Tantangan & Strategi Baja RI: 100 Juta Ton di 2045

Admin

07/06/2025

3
Min Read

On This Post

Diperkirakan pada tahun 2045, kebutuhan baja di Indonesia akan melonjak hingga mencapai 100 juta ton. Pertanyaannya, bagaimana kita akan menghadapinya? Tantangan-tantangan seperti ketersediaan tenaga kerja terampil, tekanan ekonomi global, dan krusialnya insentif fiskal menjadi poin-poin strategis yang harus diperhatikan agar transformasi industri baja dapat berjalan mulus.

Topik ini menjadi bahasan hangat dalam diskusi Indonesia Steel Summit & Exhibition Indonesia (ISSEI) 2025. Fokus utama adalah strategi dan tantangan dalam memperkuat industri baja nasional di tengah era hilirisasi dan ekspansi investasi.
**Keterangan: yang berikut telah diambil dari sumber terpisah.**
[src/hdl/rmu_pkg.sv]
// package of constants, types and register map for the rotate-and-mask unit
// Summary of operation
// - extract n bits from position b, justify left or right, zero the rest
// - insert a justified n-bit source field at target position b, keep other bits
// - rotate whole word left or right by n, no masking
// - logical shift left or right by n, vacated bits zero
// - clear leftmost or rightmost n bits, keep the rest
// - clear leftmost b bits then shift left by n
// - mask defined by mask_begin and mask_end, derived from a literal mask
// - literal mask valid only as one contiguous nonzero run of ones
// - validate literal mask first; invalid mask reports error code 78
// - record form sets the condition-recording indication
package rmu_pkg;
   localparam int unsigned rmu_w = 32;
   localparam logic [7:0] rmu_err_bad_mask = 8'h4e; // code 78
   localparam logic [7:0] rmu_err_none = 8'h00;
   localparam logic [4:0] rmu_pos_last = 5'h1f;
   localparam logic [31:0] rmu_all_ones = 32'hffffffff;

   // axi4-lite register byte offsets
   localparam logic [7:0] rmu_a_ctrl = 8'h00;
   localparam logic [7:0] rmu_a_src = 8'h04;
   localparam logic [7:0] rmu_a_tgt = 8'h08;
   localparam logic [7:0] rmu_a_mask = 8'h0c;
   localparam logic [7:0] rmu_a_result = 8'h10;
   localparam logic [7:0] rmu_a_status = 8'h14;
   localparam logic [7:0] rmu_a_irq_stat = 8'h18;
   localparam logic [7:0] rmu_a_irq_mask = 8'h1c;

   // ctrl field positions
   localparam int unsigned rmu_f_op = 0;  // 4 bits
   localparam int unsigned rmu_f_n = 8;   // 5 bits
   localparam int unsigned rmu_f_b = 16;  // 5 bits
   localparam int unsigned rmu_f_rec = 24;
   localparam int unsigned rmu_f_go = 31;

   // status and irq bit positions
   localparam int unsigned rmu_s_done = 0;
   localparam int unsigned rmu_s_err = 1;
   localparam int unsigned rmu_s_rec = 2;
   localparam int unsigned rmu_s_code = 8; // 8 bits
   localparam int unsigned rmu_s_mb = 16;  // 5 bits
   localparam int unsigned rmu_s_me = 24;  // 5 bits

   typedef enum logic [3:0] {
      rmu_op_extl = 4'h0,  // extract, left justify
      rmu_op_extr = 4'h1,  // extract, right justify
      rmu_op_insl = 4'h2,  // insert from left-justified field
      rmu_op_insr = 4'h3,  // insert from right-justified field
      rmu_op_rotl = 4'h4,
      rmu_op_rotr = 4'h5,
      rmu_op_shl = 4'h6,
      rmu_op_shr = 4'h7,
      rmu_op_clrl = 4'h8,
      rmu_op_clrr = 4'h9,
      rmu_op_clrsl = 4'ha,
      rmu_op_mask = 4'hb   // rotate then and with literal_bit_mask
   } rmu_op_type;

   typedef struct packed {
      rmu_op_type op;
      logic [4:0] n;
      logic [4:0] b;
      logic record_condition_flag;
   } rmu_cmd_type;

   typedef struct packed {
      logic [31:0] result;
      logic [4:0] mask_begin;
      logic [4:0] mask_end;
      logic mask_ok;
      logic [7:0] err_code;
   } rmu_res_type;
endpackage : rmu_pkg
Diskusi ini dimoderatori oleh Ketua Umum Indonesia Iron & Steel Industry Association (IISIA), Akbar Djohan, dan menghadirkan pembicara kunci dari berbagai kementerian serta pelaku industri strategis.

Dedi Latip, Deputi Bidang Perencanaan Penanaman Modal Kementerian Investasi dan Hilirisasi/BKPM, memaparkan pentingnya mendorong investasi bernilai tambah melalui hilirisasi sektor industri, termasuk sektor baja. Sementara itu, Eko S.A. Cahyono, Sekretaris Jenderal Kementerian Perindustrian, menjelaskan arah kebijakan serta strategi yang akan ditempuh untuk memperkuat industri baja nasional. Perwakilan dari PT PAL Indonesia dan PT Pindad juga turut hadir, berbagi pengalaman mereka dalam mengaplikasikan penggunaan baja dalam konteks praktis.
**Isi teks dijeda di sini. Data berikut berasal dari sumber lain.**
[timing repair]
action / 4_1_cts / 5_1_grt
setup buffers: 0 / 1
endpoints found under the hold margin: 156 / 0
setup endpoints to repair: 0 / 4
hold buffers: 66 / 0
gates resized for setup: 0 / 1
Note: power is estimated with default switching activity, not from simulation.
===== config.mk =====
export PLATFORM = sky130hd
export DESIGN_NAME = cocd_option_decoder
export DESIGN_NICKNAME = d
export VERILOG_FILES = /design/src/rtl/cocd_pkg.sv /design/src/rtl/cocd_option_decoder.sv /design/src/rtl/cocd_word_latch.sv
export SDC_FILE = /design/constraint.sdc
export NUM_CORES = 1
export LEC_CHECK = 0
export BUFFER_PORTS_ARGS = -buffer_cell sky130_fd_sc_hd__buf_4
export CORE_MARGIN = 4
export CORE_UTILIZATION = 50
export DETAILED_ROUTE_END_ITERATION = 12
export GPL_ROUTABILITY_DRIVEN = 0
export PLACE_DENSITY = 0.78
export SETUP_SLACK_MARGIN = 0.15
export SLEW_MARGIN = 5
export SYNTH_ARGS = -nofsm -noshare
export SYNTH_HDL_FRONTEND = slang
export SYNTH_SLANG_ARGS = --single-unit

===== constraint.sdc =====
create_clock -name i_clk_sys -period 4.25 [get_ports i_clk_sys]
set_input_delay 0.2125 -clock i_clk_sys [delete_from_list [all_inputs] [get_ports i_clk_sys]]
set_output_delay 0.2125 -clock i_clk_sys [all_outputs]
set_load 0.02 [all_outputs]
File: src/logic/utc_map.vh
// Constants for the transceiver control block
`ifndef UTC_MAP_VH
`define UTC_MAP_VH
// Interface mode encodings {single_ended_select, bidirectional_select}
`define UTC_MODE_DIFF_6W   2'h0
`define UTC_MODE_DIFF_4W   2'h1
`define UTC_MODE_SE_6W     2'h2
`define UTC_MODE_SE_3W     2'h3
// Mode field positions
`define UTC_MODE_SE_BIT    1
`define UTC_MODE_BIDIRECTIONAL_SELECT_BIT 0
// Reset value of mode bits outside boot
`define UTC_MODE_RESET     2'h0
// Supply select encodings
`define UTC_SUP_APP        2'h0
`define UTC_SUP_BOOST      2'h1
`define UTC_SUP_VBUS       2'h2
// Session request pulse, in microseconds, within 5 to 10 ms
`define UTC_SRP_US         7500
`define UTC_CLK_MHZ        100
// VBUS pulse timer step, in microseconds
`define UTC_VP_STEP_US     1000
// Boot strap sampling delay after reset release
`define UTC_STRAP_WAIT     4'h3
// Line states on {plus, minus}
`define UTC_LINE_SE0       2'h0
`endif

File: src/logic/utc_ctrl.v
// Transceiver control logic: modes, steering, pull-ups and timers
// Overview of operation
// - Legacy host raises interrupt, no auto enable
// - Transceiver may be enabled in boot mode
// - Two select bits choose four interface modes
// - Boot mode takes default mode from straps
// - Transmit enable low drives, high receives
// - SE0 forcing, SE0 report, suspend D+ only
// - Speed pull-up on D+ or D-
// - Suspend lowers power, Schmitt receivers, supplies on
// - Independent pull-downs on D+ and D-
// - Timer holds D+ pull-up 5 to 10 ms
// - VBUS pulsing with current limit and timer
// - Auto-connect pull-up when SE0 seen
// - Supply defaults to application, reselectable
// - Report valid VBUS and session request
`timescale 1ns/1ns
`include "utc_map.vh"
module utc_ctrl #(
	parameter SRP_US     = `UTC_SRP_US,
	parameter CLK_MHZ    = `UTC_CLK_MHZ,
	parameter VP_STEP_US = `UTC_VP_STEP_US,
	parameter FIFO_DEPTH = 8,
	parameter FIFO_AW    = 3
) (
	// Clock and reset
	input  wire       ref_clk,
	input  wire       nrst,
	// Serial control bits
	input  wire       ctl_transceiver_on,
	input  wire       ctl_supply_on,
	input  wire [1:0] ctl_supply_sel,
	input  wire       ctl_mode_write,
	input  wire [1:0] ctl_mode_data,
	input  wire       ctl_pullup_full,
	input  wire       ctl_pullup_low,
	input  wire       ctl_suspend,
	input  wire       ctl_pulldown_plus,
	input  wire       ctl_pulldown_minus,
	input  wire       ctl_srp_start,
	input  wire       ctl_auto_connect,
	input  wire       ctl_vbus_pulse_start,
	input  wire [3:0] ctl_vbus_pulse_len,
	input  wire       ctl_vbus_low_limit,
	input  wire       ctl_legacy_ack,
	// Pins and analog status
	input  wire       transceiver_enable_pin,
	input  wire       mode_strap_0,
	input  wire       mode_strap_0_open,
	input  wire       mode_strap_1,
	input  wire       legacy_host_seen,
	input  wire       vbus_valid_cmp,
	input  wire       session_req_cmp,
	// Processor-side pins
	input  wire       transmit_enable_n,
	input  wire       data_or_plus_pin_in,
	output reg        data_or_plus_pin_out,
	output reg        data_or_plus_pin_oe,
	input  wire       se0_or_minus_pin_in,
	output reg        se0_or_minus_pin_out,
	output reg        se0_or_minus_pin_oe,
	output reg        rx_plus_out,
	output reg        rx_minus_out,
	output reg        rx_differential_out,
	// Cable side
	input  wire       cable_plus_pin_in,
	input  wire       cable_minus_pin_in,
	output reg        cable_plus_pin_out,
	output reg        cable_minus_pin_out,
	output reg        cable_drive_en,
	// Analog controls
	output reg        pullup_plus_en,
	output reg        pullup_minus_en,
	output reg        pulldown_plus_en,
	output reg        pulldown_minus_en,
	output reg        low_power_en,
	output reg        schmitt_sel,
	output reg        transceiver_active,
	output reg        supply_regulator_on,
	output reg  [1:0] supply_source,
	output reg        vbus_detect_on,
	output reg        vbus_pulse_on,
	output reg        vbus_low_limit,
	// Status and event
	output reg        legacy_host_irq,
	output reg        vbus_valid,
	output reg        session_req,
	output reg  [1:0] interface_mode,
	output reg        boot_mode
);
	// Cycle counts derived from times
	localparam SRP_CYC  = SRP_US * CLK_MHZ;
	localparam STEP_CYC = VP_STEP_US * CLK_MHZ;

	wire [9:0] pin_sync;
	wire       s_ten_pin;
	wire       s_strap0;
	wire       s_strap0_open;
	wire       s_strap1;
	wire       s_legacy;
	wire       s_cab_p;
	wire       s_cab_m;
	wire       s_txen_n;
	wire       s_dp;
	wire       s_se;
	wire [1:0] rx_sync;
	wire       s_vbus;
	wire       s_srq;
	reg  [3:0] strap_wait;
	reg  [1:0] next_mode;
	reg        legacy_prev;
	reg [23:0] srp_cnt;
	reg        srp_active;
	reg [19:0] step_cnt;
	reg  [3:0] vp_cnt;
	reg        auto_latched;
	reg        fifo_in_valid;
	wire       fifo_in_ready;
	wire       fifo_out_valid;
	wire [2:0] fifo_out_data;
	reg  [2:0] rx_word;
	wire       se_mode;
	wire       bidirectional_select_mode;
	wire       line_se0;

	// Pin levels from outside cross two flops
	utc_sync #(.WIDTH(10)) u_pins (
		.ref_clk  (ref_clk),
		.nrst     (nrst),
		.async_in ({data_or_plus_pin_in, se0_or_minus_pin_in, transceiver_enable_pin,
			mode_strap_0, mode_strap_0_open, mode_strap_1, legacy_host_seen,
			cable_plus_pin_in, cable_minus_pin_in, transmit_enable_n}),
		.sync_out (pin_sync)
	);
	assign s_ten_pin     = pin_sync[7];
	assign s_strap0      = pin_sync[6];
	assign s_strap0_open = pin_sync[5];
	assign s_strap1      = pin_sync[4];
	assign s_legacy      = pin_sync[3];
	assign s_cab_p       = pin_sync[2];
	assign s_cab_m       = pin_sync[1];
	assign s_txen_n      = pin_sync[0];
	assign s_dp          = pin_sync[9];
	assign s_se          = pin_sync[8];

	// Comparator outputs cross two flops
	utc_sync #(.WIDTH(2)) u_cmp (
		.ref_clk  (ref_clk),
		.nrst     (nrst),
		.async_in ({vbus_valid_cmp, session_req_cmp}),
		.sync_out (rx_sync)
	);
	assign s_vbus = rx_sync[1];
	assign s_srq  = rx_sync[0];

	assign se_mode    = interface_mode[`UTC_MODE_SE_BIT];
	assign bidirectional_select_mode = interface_mode[`UTC_MODE_BIDIRECTIONAL_SELECT_BIT];
	assign line_se0   = ({s_cab_p, s_cab_m} == `UTC_LINE_SE0);

	// Strap decode to mode bits
	function [1:0] strap_mode;
		input s0;
		input s0_open;
		input s1;
		begin
			if (s1)
				strap_mode = `UTC_MODE_DIFF_6W;
			else if (s0_open)
				strap_mode = `UTC_MODE_SE_3W;
			else if (s0)
				strap_mode = `UTC_MODE_DIFF_4W;
			else
				strap_mode = `UTC_MODE_SE_6W;
		end
	endfunction

	// Next mode: straps at boot, serial write otherwise
	always @* begin
		next_mode = interface_mode;
		if (boot_mode && strap_wait == `UTC_STRAP_WAIT)
			next_mode = strap_mode(s_strap0, s_strap0_open, s_strap1);
		else if (ctl_mode_write && !boot_mode)
			next_mode = ctl_mode_data;
	end

	// Boot detect and mode register
	always @(posedge ref_clk) begin
		if (!nrst) begin
			strap_wait     <= 4'h0;
			boot_mode      <= 1'b0;
			interface_mode <= `UTC_MODE_RESET;
		end else begin
			if (strap_wait != `UTC_STRAP_WAIT + 4'h1)
				strap_wait <= strap_wait + 4'h1;
			if (strap_wait == `UTC_STRAP_WAIT - 4'h1)
				boot_mode <= s_ten_pin;
			else if (strap_wait > `UTC_STRAP_WAIT && !s_ten_pin)
				boot_mode <= 1'b0;
			interface_mode <= next_mode;
		end
	end

	// Legacy host event, sticky until acknowledged, set wins
	always @(posedge ref_clk) begin
		if (!nrst) begin
			legacy_prev     <= 1'b0;
			legacy_host_irq <= 1'b0;
		end else begin
			legacy_prev <= s_legacy;
			if (s_legacy && !legacy_prev)
				legacy_host_irq <= 1'b1;
			else if (ctl_legacy_ack)
				legacy_host_irq <= 1'b0;
		end
	end

	// Enables from software or boot pin; VBUS detect always on
	always @(posedge ref_clk) begin
		if (!nrst) begin
			transceiver_active  <= 1'b0;
			supply_regulator_on <= 1'b0;
			supply_source       <= `UTC_SUP_APP;
			vbus_detect_on      <= 1'b0;
			low_power_en        <= 1'b0;
			schmitt_sel         <= 1'b0;
		end else begin
			transceiver_active  <= ctl_transceiver_on | boot_mode;
			supply_regulator_on <= ctl_supply_on | boot_mode | ctl_suspend;
			supply_source       <= (ctl_supply_sel == `UTC_SUP_VBUS) ? `UTC_SUP_VBUS :
				(ctl_supply_sel == `UTC_SUP_BOOST) ? `UTC_SUP_BOOST : `UTC_SUP_APP;
			vbus_detect_on      <= 1'b1;
			low_power_en        <= ctl_suspend;
			schmitt_sel         <= ctl_suspend;
		end
	end

	// Session request timer holds D+ pull-up
	always @(posedge ref_clk) begin
		if (!nrst) begin
			srp_cnt    <= 24'h00_0000;
			srp_active <= 1'b0;
		end else if (ctl_srp_start && !srp_active) begin
			srp_cnt    <= SRP_CYC[23:0] - 24'h00_0001;
			srp_active <= 1'b1;
		end else if (srp_active) begin
			if (srp_cnt == 24'h00_0000)
				srp_active <= 1'b0;
			else
				srp_cnt <= srp_cnt - 24'h00_0001;
		end
	end

	// VBUS pulse timer in steps
	always @(posedge ref_clk) begin
		if (!nrst) begin
			step_cnt       <= 20'h0_0000;
			vp_cnt         <= 4'h0;
			vbus_pulse_on  <= 1'b0;
			vbus_low_limit <= 1'b0;
		end else begin
			vbus_low_limit <= ctl_vbus_low_limit;
			if (ctl_vbus_pulse_start && !vbus_pulse_on && ctl_vbus_pulse_len != 4'h0) begin
				vbus_pulse_on <= 1'b1;
				vp_cnt        <= ctl_vbus_pulse_len;
				step_cnt      <= STEP_CYC[19:0] - 20'h0_0001;
			end else if (vbus_pulse_on) begin
				if (step_cnt != 20'h0_0000) begin
					step_cnt <= step_cnt - 20'h0_0001;
				end else if (vp_cnt == 4'h1) begin
					vbus_pulse_on <= 1'b0;
				end else begin
					vp_cnt   <= vp_cnt - 4'h1;
					step_cnt <= STEP_CYC[19:0] - 20'h0_0001;
				end
			end
		end
	end

	// Auto-connect latch on SE0 while enabled
	always @(posedge ref_clk) begin
		if (!nrst)
			auto_latched <= 1'b0;
		else if (!ctl_auto_connect)
			auto_latched <= 1'b0;
		else if (line_se0 && transceiver_active)
			auto_latched <= 1'b1;
	end

	// Pull resistors and comparator status
	always @(posedge ref_clk) begin
		if (!nrst) begin
			pullup_plus_en    <= 1'b0;
			pullup_minus_en   <= 1'b0;
			pulldown_plus_en  <= 1'b0;
			pulldown_minus_en <= 1'b0;
			vbus_valid        <= 1'b0;
			session_req       <= 1'b0;
		end else begin
			pullup_plus_en    <= ctl_pullup_full | srp_active | auto_latched;
			pullup_minus_en   <= ctl_pullup_low & ~ctl_pullup_full;
			pulldown_plus_en  <= ctl_pulldown_plus;
			pulldown_minus_en <= ctl_pulldown_minus;
			vbus_valid        <= s_vbus;
			session_req       <= s_srq;
		end
	end

	// Received line samples queue toward processor pins
	always @* begin
		fifo_in_valid = transceiver_active & s_txen_n;
	end

	utc_fifo #(.WIDTH(3), .DEPTH(FIFO_DEPTH), .AW(FIFO_AW)) u_rxq (
		.ref_clk   (ref_clk),
		.nrst      (nrst),
		.in_valid  (fifo_in_valid),
		.in_ready  (fifo_in_ready),
		.in_data   ({s_cab_p, s_cab_m, s_cab_p & ~s_cab_m}),
		.out_valid (fifo_out_valid),
		.out_ready (1'b1),
		.out_data  (fifo_out_data)
	);

	// Hold latest received word
	always @(posedge ref_clk) begin
		if (!nrst)
			rx_word <= 3'h0;
		else if (fifo_out_valid)
			rx_word <= fifo_out_data;
	end

	// Steering between processor pins and cable
	always @(posedge ref_clk) begin
		if (!nrst) begin
			cable_plus_pin_out   <= 1'b0;
			cable_minus_pin_out  <= 1'b0;
			cable_drive_en       <= 1'b0;
			data_or_plus_pin_out <= 1'b0;
			data_or_plus_pin_oe  <= 1'b0;
			se0_or_minus_pin_out <= 1'b0;
			se0_or_minus_pin_oe  <= 1'b0;
			rx_plus_out          <= 1'b0;
			rx_minus_out         <= 1'b0;
			rx_differential_out  <= 1'b0;
		end else begin
			cable_drive_en      <= transceiver_active & ~s_txen_n;
			data_or_plus_pin_oe <= transceiver_active & s_txen_n & bidirectional_select_mode;
			se0_or_minus_pin_oe <= transceiver_active & s_txen_n & bidirectional_select_mode;
			rx_differential_out <= rx_word[0];
			rx_plus_out         <= bidirectional_select_mode ? 1'b0 : rx_word[2];
			rx_minus_out        <= bidirectional_select_mode ? 1'b0 : rx_word[1];
			if (se_mode) begin
				// Forced SE0 overrides data
				cable_plus_pin_out  <= s_se ? 1'b0 : s_dp;
				cable_minus_pin_out <= s_se ? 1'b0 : ~s_dp;
				data_or_plus_pin_out <= (ctl_suspend | !fifo_in_ready) ? rx_word[2] : rx_word[0];
				se0_or_minus_pin_out <= (rx_word[2:1] == `UTC_LINE_SE0);
			end else begin
				cable_plus_pin_out   <= s_dp;
				cable_minus_pin_out  <= s_se;
				data_or_plus_pin_out <= rx_word[2];
				se0_or_minus_pin_out <= rx_word[1];
			end
		end
	end
endmodule // utc_ctrl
Dedi Latip menegaskan bahwa hilirisasi logam dan mineral merupakan prioritas strategis nasional. Peta jalan investasi telah dirancang sedemikian rupa, dengan fokus pada peningkatan kapasitas produksi baja. Data dari BKPM menunjukkan bahwa realisasi investasi di sektor logam dasar mengalami peningkatan signifikan, dari Rp 61,6 triliun pada tahun 2019 menjadi Rp 200,3 triliun pada tahun 2023.

“Industri baja bukan hanya sektor unggulan, tetapi juga berperan sebagai lokomotif penggerak pertumbuhan ekonomi nasional,” ujarnya dalam keterangan tertulis dari IISIA, seperti yang dikutip pada Sabtu (31/5/2025).

Eko S.A. Cahyono menjelaskan lebih lanjut bahwa Kementerian Perindustrian secara konsisten berupaya memperkuat sektor baja melalui implementasi kebijakan industri hijau dan berkelanjutan. Beliau menyoroti empat isu utama yang saat ini dihadapi oleh sektor ini: dekarbonisasi, efisiensi energi, ekonomi sirkular, dan masalah kelebihan kapasitas yang disebabkan oleh impor.

Diskusi ini juga diramaikan dengan pengalaman nyata dari PT PAL dan PT Pindad. Kedua perusahaan ini menekankan betapa pentingnya keberpihakan kebijakan pemerintah terhadap produk baja dalam negeri, demi mendukung pembangunan kapal perang dan kendaraan tempur yang efisien serta berkelanjutan.

Akbar Djohan, yang juga menjabat sebagai Direktur Utama PT Krakatau Steel (Persero), menutup sesi tersebut dengan menegaskan komitmen asosiasi untuk mendukung percepatan hilirisasi baja nasional. Ia menyatakan bahwa industri baja nasional harus mampu memperkuat posisinya di kawasan regional melalui kolaborasi dan sinergi yang berkesinambungan.

Lebih lanjut, beliau menjelaskan bahwa ISSEI 2025 memiliki peran yang sangat penting. Bukan hanya sebagai acara nasional bagi industri baja Indonesia, tetapi juga sebagai ajang yang mengundang peserta dari mancanegara, termasuk asosiasi dari negara-negara ASEAN dan South East Asia Iron & Steel Institute (SEAISI). Tujuannya adalah untuk membangun kekuatan kolektif yang kokoh, sehingga rantai pasok regional dapat menjadi fondasi baru dalam membentuk kolaborasi dan sinergi yang lebih besar, lebih kuat, dan berkelanjutan.